Determine how many lines in the listing contain the string "Lite". Only that number goes in the answer.
━━━
==> src/flat_wrapper.sv <==
// flat-port wrapper written by rule: the top's interface ports become plain ports
module karatsuba_mac_acc_flat import karatsuba_mac_acc_pkg::*;
#(
    parameter int PW = PW_DEF,
    parameter int AW = AW_DEF,
    parameter int CW = CW_DEF
)
  (clk, rst, bus_prod_in, bus_in_valid, bus_in_last, bus_out_ready, bus_in_ready, bus_acc_out, bus_cnt_out, bus_ovf_out, bus_out_valid);
  karatsuba_mac_acc_if #(.PW(PW), .AW(AW), .CW(CW)) bus_i ();
  input  logic clk;
  input  logic rst;
  input wire logic [$bits(bus_i.prod_in)-1:0] bus_prod_in;
  input wire logic [$bits(bus_i.in_valid)-1:0] bus_in_valid;
  input wire logic [$bits(bus_i.in_last)-1:0] bus_in_last;
  input wire logic [$bits(bus_i.out_ready)-1:0] bus_out_ready;
  output wire logic [$bits(bus_i.in_ready)-1:0] bus_in_ready;
  output wire logic [$bits(bus_i.acc_out)-1:0] bus_acc_out;
  output wire logic [$bits(bus_i.cnt_out)-1:0] bus_cnt_out;
  output wire logic [$bits(bus_i.ovf_out)-1:0] bus_ovf_out;
  output wire logic [$bits(bus_i.out_valid)-1:0] bus_out_valid;
  assign bus_i.prod_in = bus_prod_in;
  assign bus_i.in_valid = bus_in_valid;
  assign bus_i.in_last = bus_in_last;
  assign bus_i.out_ready = bus_out_ready;
  assign bus_in_ready = bus_i.in_ready;
  assign bus_acc_out = bus_i.acc_out;
  assign bus_cnt_out = bus_i.cnt_out;
  assign bus_ovf_out = bus_i.ovf_out;
  assign bus_out_valid = bus_i.out_valid;
  karatsuba_mac_acc #(.PW(PW), .AW(AW), .CW(CW)) u_core (.clk(clk), .rst(rst), .bus(bus_i));
endmodule
**src/rtl/ahb_clac_mst_if.sv**
```systemverilog
// Bundle of the command/response handshake and the AHB-Lite master bus
// signals for ahb_clac_mst. The master modport is the DUT view; the slave
// modport is the view of whatever drives commands and models the AHB slave.
interface ahb_clac_mst_if;
    // Command side
    logic        cmd_valid;
    logic        cmd_ready;
    logic        cmd_write;
    logic [31:0] cmd_addr;
    logic [31:0] cmd_wdata;

    // Response side
    logic        rsp_valid;
    logic [31:0] rsp_rdata;
    logic        rsp_err;

    // AHB-Lite bus
    logic        hsel;
    logic        hwrite;
    logic [31:0] haddr;
    logic [31:0] hwdata;
    logic [1:0]  htrans;
    logic [2:0]  hsize;
    logic [2:0]  hburst;
    logic        hready;
    logic        hready_resp;
    logic [1:0]  hresp;
    logic [31:0] hrdata;

    modport master (
        input  cmd_valid, cmd_write, cmd_addr, cmd_wdata,
        input  hready_resp, hresp, hrdata,
        output cmd_ready,
        output rsp_valid, rsp_rdata, rsp_err,
        output hsel, hwrite, haddr, hwdata, htrans, hsize, hburst, hready
    );

    modport slave (
        output cmd_valid, cmd_write, cmd_addr, cmd_wdata,
        output hready_resp, hresp, hrdata,
        input  cmd_ready,
        input  rsp_valid, rsp_rdata, rsp_err,
        input  hsel, hwrite, haddr, hwdata, htrans, hsize, hburst, hready
    );
endinterface

```
**src/rtl/ahb_clac_mst.sv**
```systemverilog
// AHB-Lite single-transfer master. Commands enter an address-phase slot (A),
// advance to a data-phase slot (D) when the slave is ready, and retire as a
// one-cycle response pulse. Back-to-back commands pipeline with no IDLE gap.
// A two-cycle ERROR response or a wait-state timeout cancels the pipelined
// address phase; the cancelled command still gets its own (error) response,
// so responses stay one-per-command and in order.
module ahb_clac_mst #(
    parameter int TIMEOUT = 255
) (
    input  logic           hclk,
    input  logic           hreset,
    ahb_clac_mst_if.master bus
);
    localparam int CNT_W = (TIMEOUT < 2) ? 1 : $clog2(TIMEOUT + 1);

    localparam logic [1:0] HTRANS_IDLE   = 2'b00;
    localparam logic [1:0] HTRANS_NONSEQ = 2'b10;
    localparam logic [2:0] HSIZE_WORD    = 3'b010;
    localparam logic [2:0] HBURST_SINGLE = 3'b000;

    localparam logic [CNT_W-1:0] CNT_MAX  = CNT_W'(TIMEOUT);
    localparam logic [CNT_W-1:0] CNT_LAST = CNT_W'(TIMEOUT - 1);

    // Saturating increment for the wait-state counter
    function automatic logic [CNT_W-1:0] sat_inc(input logic [CNT_W-1:0] v);
        return (v == CNT_MAX) ? v : v + CNT_W'(1);
    endfunction

    // Address-phase slot
    logic        a_vld;
    logic        a_write;
    logic [31:0] a_addr;
    logic [31:0] a_wdata;

    // Data-phase slot
    logic        d_vld;
    logic        d_write;
    logic [31:0] hwdata_q;

    // Response register
    logic        rsp_valid_q;
    logic        rsp_err_q;
    logic [31:0] rsp_rdata_q;

    // Error / timeout bookkeeping
    logic [CNT_W-1:0] wait_cnt;
    logic             err_pend;
    logic             cxl_pend;

    logic cmd_ready;
    logic accept;
    logic d_done;
    logic d_wait;
    logic tmo;
    logic err_first;
    logic cxl_issue;
    logic unused_hresp;

    assign cmd_ready = (!a_vld || bus.hready_resp) && !err_pend && !hreset;
    assign accept    = bus.cmd_valid && cmd_ready;

    // D retires normally on any ready edge
    assign d_done    = d_vld && bus.hready_resp;
    assign d_wait    = d_vld && !bus.hready_resp;
    // This edge completes the TIMEOUT-th consecutive wait cycle
    assign tmo       = d_wait && (wait_cnt == CNT_LAST);
    // First cycle of a two-cycle ERROR response; only acted on once
    assign err_first = d_wait && bus.hresp[0] && !err_pend && !tmo;
    // A cancelled command's response goes out once D has emptied, which
    // always places it directly after the aborted/errored D response
    assign cxl_issue = cxl_pend && !d_vld;

    // hresp[1] carries no meaning for AHB-Lite OKAY/ERROR
    assign unused_hresp = bus.hresp[1];

    assign bus.cmd_ready = cmd_ready;
    assign bus.hsel      = a_vld;
    assign bus.htrans    = a_vld ? HTRANS_NONSEQ : HTRANS_IDLE;
    assign bus.haddr     = a_addr;
    assign bus.hwrite    = a_write;
    assign bus.hwdata    = hwdata_q;
    assign bus.hsize     = HSIZE_WORD;
    assign bus.hburst    = HBURST_SINGLE;
    assign bus.hready    = bus.hready_resp;
    assign bus.rsp_valid = rsp_valid_q;
    assign bus.rsp_rdata = rsp_rdata_q;
    assign bus.rsp_err   = rsp_err_q;

    // Slot advance: load A from the command port, move A to D on ready, cancel on error/timeout
    always_ff @(posedge hclk or posedge hreset) begin
        if (hreset) begin
            a_vld    <= 1'b0;
            a_write  <= 1'b0;
            a_addr   <= '0;
            a_wdata  <= '0;
            d_vld    <= 1'b0;
            d_write  <= 1'b0;
            hwdata_q <= '0;
        end else begin
            if (accept && !err_first) begin
                a_write <= bus.cmd_write;
                a_addr  <= bus.cmd_addr;
                a_wdata <= bus.cmd_wdata;
            end

            if (tmo) begin
                // D abandoned; A (if any) is cancelled, a fresh command may still load
                d_vld <= 1'b0;
                a_vld <= accept;
            end else if (err_first) begin
                // Drive IDLE during the second ERROR cycle
                a_vld <= 1'b0;
            end else if (bus.hready_resp) begin
                d_vld   <= a_vld;
                d_write <= a_write;
                if (a_vld && a_write) begin
                    hwdata_q <= a_wdata;
                end
                a_vld <= accept;
            end else if (accept) begin
                a_vld <= 1'b1;
            end
        end
    end

    // Consecutive wait-state counter for the current data phase
    always_ff @(posedge hclk or posedge hreset) begin
        if (hreset) begin
            wait_cnt <= '0;
        end else if (tmo || !d_wait) begin
            wait_cnt <= '0;
        end else begin
            wait_cnt <= sat_inc(wait_cnt);
        end
    end

    // Response pulse: D completion, D abort, or cancelled-A error response
    always_ff @(posedge hclk or posedge hreset) begin
        if (hreset) begin
            rsp_valid_q <= 1'b0;
            rsp_err_q   <= 1'b0;
            rsp_rdata_q <= '0;
        end else begin
            rsp_valid_q <= 1'b0;
            rsp_err_q   <= 1'b0;
            rsp_rdata_q <= '0;
            if (tmo) begin
                rsp_valid_q <= 1'b1;
                rsp_err_q   <= 1'b1;
            end else if (d_done) begin
                rsp_valid_q <= 1'b1;
                rsp_err_q   <= bus.hresp[0];
                rsp_rdata_q <= (d_write || bus.hresp[0]) ? 32'h0 : bus.hrdata;
            end else if (cxl_issue) begin
                rsp_valid_q <= 1'b1;
                rsp_err_q   <= 1'b1;
            end
        end
    end

    // Error-pending and cancelled-command tracking
    always_ff @(posedge hclk or posedge hreset) begin
        if (hreset) begin
            err_pend <= 1'b0;
            cxl_pend <= 1'b0;
        end else if (tmo) begin
            cxl_pend <= cxl_pend || a_vld;
            err_pend <= 1'b0;
        end else if (err_first) begin
            cxl_pend <= a_vld || accept;
            err_pend <= 1'b1;
        end else if (cxl_issue) begin
            cxl_pend <= 1'b0;
            err_pend <= 1'b0;
        end else if (d_done && err_pend && !cxl_pend) begin
            err_pend <= 1'b0;
        end
    end
endmodule

```
**src/flat_wrapper.sv**
```systemverilog
// flat-port wrapper written by rule: the top's interface ports become plain ports
module ahb_clac_mst_flat 
#(
    parameter int TIMEOUT = 255
)
  (hclk, hreset, bus_cmd_valid, bus_cmd_write, bus_cmd_addr, bus_cmd_wdata, bus_hready_resp, bus_hresp, bus_hrdata, bus_cmd_ready, bus_rsp_valid, bus_rsp_rdata, bus_rsp_err, bus_hsel, bus_hwrite, bus_haddr, bus_hwdata, bus_htrans, bus_hsize, bus_hburst, bus_hready);
  ahb_clac_mst_if bus_i ();
  input  logic hclk;
  input  logic hreset;
  input wire logic [$bits(bus_i.cmd_valid)-1:0] bus_cmd_valid;
  input wire logic [$bits(bus_i.cmd_write)-1:0] bus_cmd_write;
  input wire logic [$bits(bus_i.cmd_addr)-1:0] bus_cmd_addr;
  input wire logic [$bits(bus_i.cmd_wdata)-1:0] bus_cmd_wdata;
  input wire logic [$bits(bus_i.hready_resp)-1:0] bus_hready_resp;
  input wire logic [$bits(bus_i.hresp)-1:0] bus_hresp;
  input wire logic [$bits(bus_i.hrdata)-1:0] bus_hrdata;
  output wire logic [$bits(bus_i.cmd_ready)-1:0] bus_cmd_ready;
  output wire logic [$bits(bus_i.rsp_valid)-1:0] bus_rsp_valid;
  output wire logic [$bits(bus_i.rsp_rdata)-1:0] bus_rsp_rdata;
  output wire logic [$bits(bus_i.rsp_err)-1:0] bus_rsp_err;
  output wire logic [$bits(bus_i.hsel)-1:0] bus_hsel;
  output wire logic [$bits(bus_i.hwrite)-1:0] bus_hwrite;
  output wire logic [$bits(bus_i.haddr)-1:0] bus_haddr;
  output wire logic [$bits(bus_i.hwdata)-1:0] bus_hwdata;
  output wire logic [$bits(bus_i.htrans)-1:0] bus_htrans;
  output wire logic [$bits(bus_i.hsize)-1:0] bus_hsize;
  output wire logic [$bits(bus_i.hburst)-1:0] bus_hburst;
  output wire logic [$bits(bus_i.hready)-1:0] bus_hready;
  assign bus_i.cmd_valid = bus_cmd_valid;
  assign bus_i.cmd_write = bus_cmd_write;
  assign bus_i.cmd_addr = bus_cmd_addr;
  assign bus_i.cmd_wdata = bus_cmd_wdata;
  assign bus_i.hready_resp = bus_hready_resp;
  assign bus_i.hresp = bus_hresp;
  assign bus_i.hrdata = bus_hrdata;
  assign bus_cmd_ready = bus_i.cmd_ready;
  assign bus_rsp_valid = bus_i.rsp_valid;
  assign bus_rsp_rdata = bus_i.rsp_rdata;
  assign bus_rsp_err = bus_i.rsp_err;
  assign bus_hsel = bus_i.hsel;
  assign bus_hwrite = bus_i.hwrite;
  assign bus_haddr = bus_i.haddr;
  assign bus_hwdata = bus_i.hwdata;
  assign bus_htrans = bus_i.htrans;
  assign bus_hsize = bus_i.hsize;
  assign bus_hburst = bus_i.hburst;
  assign bus_hready = bus_i.hready;
  ahb_clac_mst #(.TIMEOUT(TIMEOUT)) u_core (.hclk(hclk), .hreset(hreset), .bus(bus_i));
endmodule
```
`config.mk`:
```
export PLATFORM = sky130hd
export DESIGN_NAME = ppc_fetch_queue
export DESIGN_NICKNAME = d
export VERILOG_FILES = /design/src/rtl/ppc_fetch_queue.sv
export SDC_FILE = /design/constraint.sdc
export NUM_CORES = 2
export LEC_CHECK = 0
export ABC_AREA = 0
export CORE_ASPECT_RATIO = 0.9
export CORE_MARGIN = 3
export CORE_UTILIZATION = 58
export DETAILED_ROUTE_END_ITERATION = 10
export DONT_BUFFER_PORTS = 1
export GPL_ROUTABILITY_DRIVEN = 1
export PLACE_DENSITY = 0.77
export RECOVER_POWER = 50
export SLEW_MARGIN = 20
export SYNTH_ARGS = -nofsm -noshare
export SYNTH_HDL_FRONTEND = slang
export SYNTH_SLANG_ARGS = --single-unit
```
`constraint.sdc`:
```
create_clock -name clk -period 22.3 [get_ports clk]
set_input_delay 3.345 -clock clk [delete_from_list [all_inputs] [get_ports clk]]
set_output_delay 3.345 -clock clk [all_outputs]
set_load 0.02 [all_outputs]
```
━━━
Response for this exercise - 4